I wonder why many books say that the Q-matrix in the Algebraic Riccati Equations:
$$A^T X + X A - X B R^{-1} B^T X + Q = 0 $$ or
$$X = A^T X A -(A^T X B)(R + B^T X B)^{-1}(B^T X A) + Q$$
Is often set to $Q = C^TC$ when finding the steady state kalman gain matrix $K$ in the kalman filter state update:
$$\hat x(k+1) = \hat x(k) + K(y(k) - C\hat x(k))$$
Or finding the optimal control law:
$$u = r - Lx(k+1)$$
Why $Q = C^TC$? I think that is great that it can be at least one answer for the $Q$ matrix instead of saying that the $Q$ matrix should be greater than $0$. But what results will I get if I always say that $Q=C^TC$ ?
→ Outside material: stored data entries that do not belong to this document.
Background: an optimization exercise with open tools, aiming at small area, a short achievable clock period and few clock cycles per item. Do not read the settings as production practice.
At most, simulation tests tie the RTL to the original design; equivalence was not proved.

==> trial 15 <==
==> flow/design.v (excerpt) <==
module fm_lpr_fir (
    input  logic        clock,
    input  logic        reset,
    input  logic [31:0] x_in,
    output logic        x_rd_en,
    input  logic        x_empty,
    output logic [31:0] y_out,
    input  logic        y_out_full,
    output logic        y_wr_en
);
Settings: LEC_CHECK=0, ABC_CLOCK_PERIOD_IN_PS=4000, CAP_MARGIN=20, CORE_MARGIN=2, CORE_UTILIZATION=40, SLEW_MARGIN=20; clock period 12.0 ns.
standard.sh (not shown) runs the stock make flow with config.mk's settings and CLKGATE_MAP_FILE= SYNTH_SCRIPT=/design/flow/synth_recipe.tcl, a recipe that flattens the netlist after the stock synthesis.
==> flow/flow/run.sh <==
#!/bin/bash
# Standard layout, with faster port buffers and timing repair aimed below the clock period.
set -euo pipefail
bash standard.sh \
  BUFFER_PORTS_ARGS="-buffer_cell sky130_fd_sc_hd__buf_4" \
  SETUP_SLACK_MARGIN=6.6 \
  finish > flow_make.log 2>&1
==> inputs of trial 9, as changes to trial 15 <==
--- a/flow/design.v
+++ b/flow/design.v
@@ -116,11 +116,11 @@
 );
 logic [31:0] x;           
 logic [31:0] y;           
 logic        xv;          
 logic [2:0]  cnt;         
-logic [7:0]  ph;          
+logic [20:0] sel;
 logic        sh;          
 logic        ov;          
 logic [27:0] yreg;
 logic        rd;
 assign rd = x_rd_en & ~x_empty;
@@ -136,78 +136,78 @@
 logic [31:0] sa0, sb0, sa1, sb1, sa2, sb2, sa3, sb3;
 logic nz0l, nz1l, nz2l, nz3l;
 logic sp0l, sp1l, sp2l, sp3l;
 logic [31:0] s0_0;
 logic [31:0] s0_1;
-assign s0_0 = ({32{ph[0] | ph[2]}} & (x << 0))
-    | ({32{ph[1] | ph[6]}} & (y << 1))
-    | ({32{ph[3] | ph[4] | ph[7]}} & (y << 0));
-assign s0_1 = ({32{ph[0] | ph[5]}} & (y << 2))
-    | ({32{ph[1] | ph[3]}} & (y << 3))
-    | ({32{ph[2]}} & (x << 5))
-    | ({32{ph[4]}} & (x << 4));
+assign s0_0 = ({32{sel[0]}} & (x << 0))
+    | ({32{sel[1]}} & (y << 1))
+    | ({32{sel[2]}} & (y << 0));
+assign s0_1 = ({32{sel[3]}} & (y << 2))
+    | ({32{sel[4]}} & (y << 3))
+    | ({32{sel[5]}} & (x << 5))
+    | ({32{sel[6]}} & (x << 4));
 assign sa0 = s0_0;
 assign sb0 = s0_1;
-assign nz0l = ((ph[0] | ph[2] | ph[3] | ph[4] | ph[7]) & nz0) | ((ph[1] | ph[6]) & nz1) | ((ph[5]) & nz2);
+assign nz0l = (sel[7] & nz0) | (sel[1] & nz1) | (sel[8] & nz2);
 logic [31:0] s1_0;
 logic [31:0] s1_1;
 logic [31:0] s1_2;
-assign s1_0 = ({32{ph[0] | ph[5]}} & (y << 0))
-    | ({32{ph[1] | ph[2] | ph[6]}} & (~x << 1))
-    | ({32{ph[3] | ph[4] | ph[7]}} & (~y << 0));
-assign s1_1 = ({32{ph[0] | ph[2]}} & (x << 6))
-    | ({32{ph[1]}} & ((x << 9) | 32'd2))
-    | ({32{ph[3]}} & ((x << 8) | 32'd1))
-    | ({32{ph[4]}} & ((x << 8) | 32'd5))
-    | ({32{ph[5]}} & (x << 7))
-    | ({32{ph[6]}} & ((x << 6) | 32'd2))
-    | ({32{ph[7]}} & 32'd1);
-assign s1_2 = ({32{ph[0]}} & (x << 9))
-    | ({32{ph[1] | ph[6]}} & (x << 4))
-    | ({32{ph[2]}} & ((y << 7) | 32'd2))
-    | ({32{ph[3]}} & (y << 5))
-    | ({32{ph[4]}} & (~x << 2))
-    | ({32{ph[5] | ph[7]}} & (y << 3));
+assign s1_0 = ({32{sel[3]}} & (y << 0))
+    | ({32{sel[9]}} & (~x << 1))
+    | ({32{sel[2]}} & (~y << 0));
+assign s1_1 = ({32{sel[0]}} & (x << 6))
+    | ({32{sel[10]}} & ((x << 9) | 32'd2))
+    | ({32{sel[11]}} & ((x << 8) | 32'd1))
+    | ({32{sel[6]}} & ((x << 8) | 32'd5))
+    | ({32{sel[8]}} & (x << 7))
+    | ({32{sel[12]}} & ((x << 6) | 32'd2))
+    | ({32{sel[13]}} & 32'd1);
+assign s1_2 = ({32{sel[14]}} & (x << 9))
+    | ({32{sel[1]}} & (x << 4))
+    | ({32{sel[5]}} & ((y << 7) | 32'd2))
+    | ({32{sel[11]}} & (y << 5))
+    | ({32{sel[6]}} & (~x << 2))
+    | ({32{sel[15]}} & (y << 3));
 assign sa1 = s1_0 ^ s1_1 ^ s1_2;
 assign sb1 = {(s1_0[30:0] & s1_1[30:0]) | (s1_0[30:0] & s1_2[30:0]) | (s1_1[30:0] & s1_2[30:0]), 1'b0};
-assign nz1l = ((ph[0] | ph[3] | ph[4] | ph[5] | ph[7]) & nz0) | ((ph[1] | ph[2] | ph[6]) & nz1);
-assign sp1l = ((ph[0] | ph[3] | ph[4] | ph[5] | ph[7]) & sp0) | ((ph[1] | ph[2] | ph[6]) & sp1);
+assign nz1l = (sel[16] & nz0) | (sel[9] & nz1);
+assign sp1l = (sel[16] & sp0) | (sel[9] & sp1);
 logic [31:0] s2_0;
 logic [31:0] s2_1;
 logic [31:0] s2_2;
-assign s2_0 = ({32{ph[0] | ph[3] | ph[4]}} & (~y << 0))
-    | ({32{ph[1] | ph[5] | ph[6]}} & (~x << 1))
-    | ({32{ph[2] | ph[7]}} & (y << 0));
-assign s2_1 = ({32{ph[0]}} & 32'd1)
-    | ({32{ph[1]}} & ((x << 6) | 32'd2))
-    | ({32{ph[2]}} & (x << 7))
-    | ({32{ph[3]}} & ((x << 8) | 32'd5))
-    | ({32{ph[4]}} & ((x << 8) | 32'd1))
-    | ({32{ph[5] | ph[7]}} & (x << 6))
-    | ({32{ph[6]}} & ((x << 9) | 32'd2));
-assign s2_2 = ({32{ph[0] | ph[2]}} & (y << 3))
-    | ({32{ph[1] | ph[6]}} & (x << 4))
-    | ({32{ph[3]}} & (~x << 2))
-    | ({32{ph[4]}} & (y << 5))
-    | ({32{ph[5]}} & ((y << 7) | 32'd2))
-    | ({32{ph[7]}} & (x << 9));
+assign s2_0 = ({32{sel[17]}} & (~y << 0))
+    | ({32{sel[18]}} & (~x << 1))
+    | ({32{sel[19]}} & (y << 0));
+assign s2_1 = ({32{sel[14]}} & 32'd1)
+    | ({32{sel[10]}} & ((x << 6) | 32'd2))
+    | ({32{sel[5]}} & (x << 7))
+    | ({32{sel[11]}} & ((x << 8) | 32'd5))
+    | ({32{sel[6]}} & ((x << 8) | 32'd1))
+    | ({32{sel[15]}} & (x << 6))
+    | ({32{sel[12]}} & ((x << 9) | 32'd2));
+assign s2_2 = ({32{sel[0]}} & (y << 3))
+    | ({32{sel[1]}} & (x << 4))
+    | ({32{sel[11]}} & (~x << 2))
+    | ({32{sel[6]}} & (y << 5))
+    | ({32{sel[8]}} & ((y << 7) | 32'd2))
+    | ({32{sel[13]}} & (x << 9));
 assign sa2 = s2_0 ^ s2_1 ^ s2_2;
 assign sb2 = {(s2_0[30:0] & s2_1[30:0]) | (s2_0[30:0] & s2_2[30:0]) | (s2_1[30:0] & s2_2[30:0]), 1'b0};
-assign nz2l = ((ph[0] | ph[2] | ph[3] | ph[4] | ph[7]) & nz0) | ((ph[1] | ph[5] | ph[6]) & nz1);
-assign sp2l = ((ph[0] | ph[2] | ph[3] | ph[4] | ph[7]) & sp0) | ((ph[1] | ph[5] | ph[6]) & sp1);
+assign nz2l = (sel[7] & nz0) | (sel[18] & nz1);
+assign sp2l = (sel[7] & sp0) | (sel[18] & sp1);
 logic [31:0] s3_0;
 logic [31:0] s3_1;
-assign s3_0 = ({32{ph[0] | ph[3] | ph[4]}} & (y << 0))
-    | ({32{ph[1] | ph[6]}} & (y << 1))
-    | ({32{ph[5] | ph[7]}} & (x << 0));
-assign s3_1 = ({32{ph[2] | ph[7]}} & (y << 2))
-    | ({32{ph[3]}} & (x << 4))
-    | ({32{ph[4] | ph[6]}} & (y << 3))
-    | ({32{ph[5]}} & (x << 5));
+assign s3_0 = ({32{sel[17]}} & (y << 0))
+    | ({32{sel[1]}} & (y << 1))
+    | ({32{sel[15]}} & (x << 0));
+assign s3_1 = ({32{sel[19]}} & (y << 2))
+    | ({32{sel[11]}} & (x << 4))
+    | ({32{sel[20]}} & (y << 3))
+    | ({32{sel[8]}} & (x << 5));
 assign sa3 = s3_0;
 assign sb3 = s3_1;
-assign nz3l = ((ph[0] | ph[3] | ph[4] | ph[5] | ph[7]) & nz0) | ((ph[1] | ph[6]) & nz1) | ((ph[2]) & nz2);
+assign nz3l = (sel[16] & nz0) | (sel[1] & nz1) | (sel[5] & nz2);
 logic [27:0] acc  [4];
 logic [6:1]  accs [4];
 logic [3:0]  ac10, arnd, acor;
 logic [27:0] ina  [4];
 logic [6:1]  incs [4];
@@ -247,11 +247,11 @@
     if (reset) begin
         x <= '0;
         y <= '0;
         xv <= 1'b0;
         cnt <= '0;
-        ph <= 8'd1;
+        sel <= 21'b000110100000010001001;
         sh <= 1'b0;
         ov <= 1'b0;
         for (int m = 0; m < 4; m++) begin
             acc[m] <= '0;
             accs[m] <= '0;
@@ -263,13 +263,33 @@
         x <= rd ? x_in : 32'd0;
         y <= rd ? x_in + {x_in[30:0], 1'b0} : 32'd0;
         xv <= rd;
         if (rd) begin
             cnt <= cnt + 3'd1;
-            ph <= 8'd1 << cnt;
         end
-        sh <= xv & ph[7];
+        sel[0] <= (cnt == 3'd0) | (cnt == 3'd2);
+        sel[1] <= (cnt == 3'd1) | (cnt == 3'd6);
+        sel[2] <= (cnt == 3'd3) | (cnt == 3'd4) | (cnt == 3'd7);
+        sel[3] <= (cnt == 3'd0) | (cnt == 3'd5);
+        sel[4] <= (cnt == 3'd1) | (cnt == 3'd3);
+        sel[5] <= (cnt == 3'd2);
+        sel[6] <= (cnt == 3'd4);
+        sel[7] <= (cnt == 3'd0) | (cnt == 3'd2) | (cnt == 3'd3) | (cnt == 3'd4) | (cnt == 3'd7);
+        sel[8] <= (cnt == 3'd5);
+        sel[9] <= (cnt == 3'd1) | (cnt == 3'd2) | (cnt == 3'd6);
+        sel[10] <= (cnt == 3'd1);
+        sel[11] <= (cnt == 3'd3);
+        sel[12] <= (cnt == 3'd6);
+        sel[13] <= (cnt == 3'd7);
+        sel[14] <= (cnt == 3'd0);
+        sel[15] <= (cnt == 3'd5) | (cnt == 3'd7);
+        sel[16] <= (cnt == 3'd0) | (cnt == 3'd3) | (cnt == 3'd4) | (cnt == 3'd5) | (cnt == 3'd7);
+        sel[17] <= (cnt == 3'd0) | (cnt == 3'd3) | (cnt == 3'd4);
+        sel[18] <= (cnt == 3'd1) | (cnt == 3'd5) | (cnt == 3'd6);
+        sel[19] <= (cnt == 3'd2) | (cnt == 3'd7);
+        sel[20] <= (cnt == 3'd4) | (cnt == 3'd6);
+        sh <= xv & sel[13];
         ov <= sh | (ov & y_out_full);
         for (int m = 0; m < 4; m++) begin
             acc[m] <= nxa[m];
             accs[m] <= nxcs[m];
         end
==> flow/flow/run.sh (replaced) <==
#!/bin/bash
# Standard layout, with faster port buffers and timing repair aimed below the clock period.
set -euo pipefail
bash standard.sh \
  BUFFER_PORTS_ARGS="-buffer_cell sky130_fd_sc_hd__buf_4" \
  SETUP_SLACK_MARGIN=6.9 \
  finish > flow_make.log 2>&1
==> inputs of trial 16, as changes to trial 15 <==
==> flow/run.sh (new file) <==
#!/bin/bash
# synth_recipe.tcl (not shown) runs the flow's synth.tcl, then flattens the netlist and writes it again
# the make line also repeats each setting of config.mk as NAME=value (left out here)
make -C /OpenROAD-flow-scripts/flow DESIGN_CONFIG=/design/flow/config.mk WORK_HOME=/design/flow/orfs CLKGATE_MAP_FILE= SYNTH_SCRIPT=/design/flow/synth_recipe.tcl finish
Settings changed: SETUP_SLACK_MARGIN set to 5.
removed: flow/flow/run.sh
removed: flow/standard.sh
==> summary.txt <==
Against trial 16, the routed wire length of trial 15 is smaller by about 1.2%.
In trial 16 the synthesized area is smaller than in trial 9, by about 0.43%.
Setup slack: trial 16 < trial 15 < trial 9.
Design area: trial 16 is higher than trial 15 (about 1.1%).
Die area: trial 15 is smaller than trial 9 (about 0.4%).
Final cell count, highest first: trial 9, trial 16, trial 15.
The choice $Q = C^T C$ basically puts cost on the system output. Since often, the output of the system is what we want to control, this is a simple choice that can be used as a first try.
In practise, however, the states (respectively the outputs) can be on very different scales - therefore, it might not make much sense to weight the outputs like that.
What will work best depends on your objectives, but there are different tuning rules to choose the $Q$ matrix. Look for example at this lecture note by R. M. Murray, pages 2 and 3. The tuning rule there is based on selecting a diagonal $Q$
$$ Q = \text{diag}(\begin{bmatrix} q_{1} & q_{2} & \dots & q_{n} \end{bmatrix}) $$
Then you choose, based on your system knowledge, values that are "just well enough" for your purpose. For example (adapted from the above linked reference): say $x_1$ is a position error and $x_2$ an angular position error. Based on your system knowledge, you decide
$$ \begin{align} 1 \text{ cm position error is "still OK"} &\Rightarrow q_1 = \Big( \frac{1}{100} \Big)^2 \newline \frac{1}{60} \text{ rad angular error is "still OK"} &\Rightarrow q_2 = 60^2 \end{align} $$
So, you would then choose your $Q$ matrix as
$$ Q = \text{diag}(\begin{bmatrix} q_{1} & q_{2} \end{bmatrix}) = \begin{bmatrix} q_1 & 0 \newline 0 & q_2 \end{bmatrix} = \begin{bmatrix} 0.0001 & 0 \newline 0 & 3600 \end{bmatrix} $$
As you can see, the scale of these two parameters is very different, so $Q = C^T C$ might be a poor choice here, depending on how both $x_1$ and $x_2$ are measured.